• [ACTIVITY] Report each line of the records where "final" occurs.

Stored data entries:
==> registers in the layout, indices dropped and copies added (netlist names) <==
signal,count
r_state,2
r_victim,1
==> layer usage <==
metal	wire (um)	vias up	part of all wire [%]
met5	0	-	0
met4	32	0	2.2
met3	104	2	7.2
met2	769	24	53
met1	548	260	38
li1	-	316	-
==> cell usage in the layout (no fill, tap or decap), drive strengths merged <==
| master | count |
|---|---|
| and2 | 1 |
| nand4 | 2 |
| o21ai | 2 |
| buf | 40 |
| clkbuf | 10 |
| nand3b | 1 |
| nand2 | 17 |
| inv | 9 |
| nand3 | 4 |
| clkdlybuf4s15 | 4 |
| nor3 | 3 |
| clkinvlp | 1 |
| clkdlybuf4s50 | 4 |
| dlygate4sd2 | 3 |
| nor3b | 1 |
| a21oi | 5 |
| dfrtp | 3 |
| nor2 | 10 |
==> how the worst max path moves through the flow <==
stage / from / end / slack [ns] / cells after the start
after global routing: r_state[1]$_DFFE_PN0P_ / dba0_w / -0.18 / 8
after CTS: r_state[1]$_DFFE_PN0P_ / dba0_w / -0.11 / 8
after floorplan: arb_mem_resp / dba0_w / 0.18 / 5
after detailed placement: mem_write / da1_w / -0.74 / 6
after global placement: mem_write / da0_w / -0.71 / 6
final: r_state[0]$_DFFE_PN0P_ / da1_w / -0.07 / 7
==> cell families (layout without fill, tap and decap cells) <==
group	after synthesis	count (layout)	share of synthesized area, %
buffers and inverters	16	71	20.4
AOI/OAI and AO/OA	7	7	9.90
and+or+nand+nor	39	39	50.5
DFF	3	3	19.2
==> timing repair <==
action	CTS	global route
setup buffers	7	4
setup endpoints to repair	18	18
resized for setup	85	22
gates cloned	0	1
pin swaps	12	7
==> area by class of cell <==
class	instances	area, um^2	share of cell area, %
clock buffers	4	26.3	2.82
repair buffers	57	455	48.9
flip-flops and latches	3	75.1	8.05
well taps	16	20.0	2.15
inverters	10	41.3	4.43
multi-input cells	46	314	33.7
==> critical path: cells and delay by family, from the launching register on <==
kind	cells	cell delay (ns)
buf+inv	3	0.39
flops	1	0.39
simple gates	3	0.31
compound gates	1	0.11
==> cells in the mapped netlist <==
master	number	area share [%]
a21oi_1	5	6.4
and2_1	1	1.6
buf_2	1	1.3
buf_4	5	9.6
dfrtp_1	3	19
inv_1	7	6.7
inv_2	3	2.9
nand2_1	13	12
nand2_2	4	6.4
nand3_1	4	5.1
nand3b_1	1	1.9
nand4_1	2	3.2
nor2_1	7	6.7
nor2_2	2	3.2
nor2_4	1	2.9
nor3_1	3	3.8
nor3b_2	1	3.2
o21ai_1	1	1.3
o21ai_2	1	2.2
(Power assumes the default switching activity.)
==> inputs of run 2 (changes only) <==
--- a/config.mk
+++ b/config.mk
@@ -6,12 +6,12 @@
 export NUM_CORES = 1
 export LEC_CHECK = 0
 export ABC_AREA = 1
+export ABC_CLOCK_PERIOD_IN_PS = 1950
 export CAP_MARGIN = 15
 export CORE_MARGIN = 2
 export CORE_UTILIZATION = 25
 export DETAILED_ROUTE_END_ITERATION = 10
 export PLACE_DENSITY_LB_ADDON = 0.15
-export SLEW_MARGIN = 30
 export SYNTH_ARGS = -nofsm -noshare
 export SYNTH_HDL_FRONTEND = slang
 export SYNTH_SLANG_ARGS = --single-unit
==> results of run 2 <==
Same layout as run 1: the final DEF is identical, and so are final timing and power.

• [RESPONSE]
final: r_state[0]$_DFFE_PN0P_ / da1_w / -0.07 / 7
Same layout as run 1: the final DEF is identical, and so are final timing and power.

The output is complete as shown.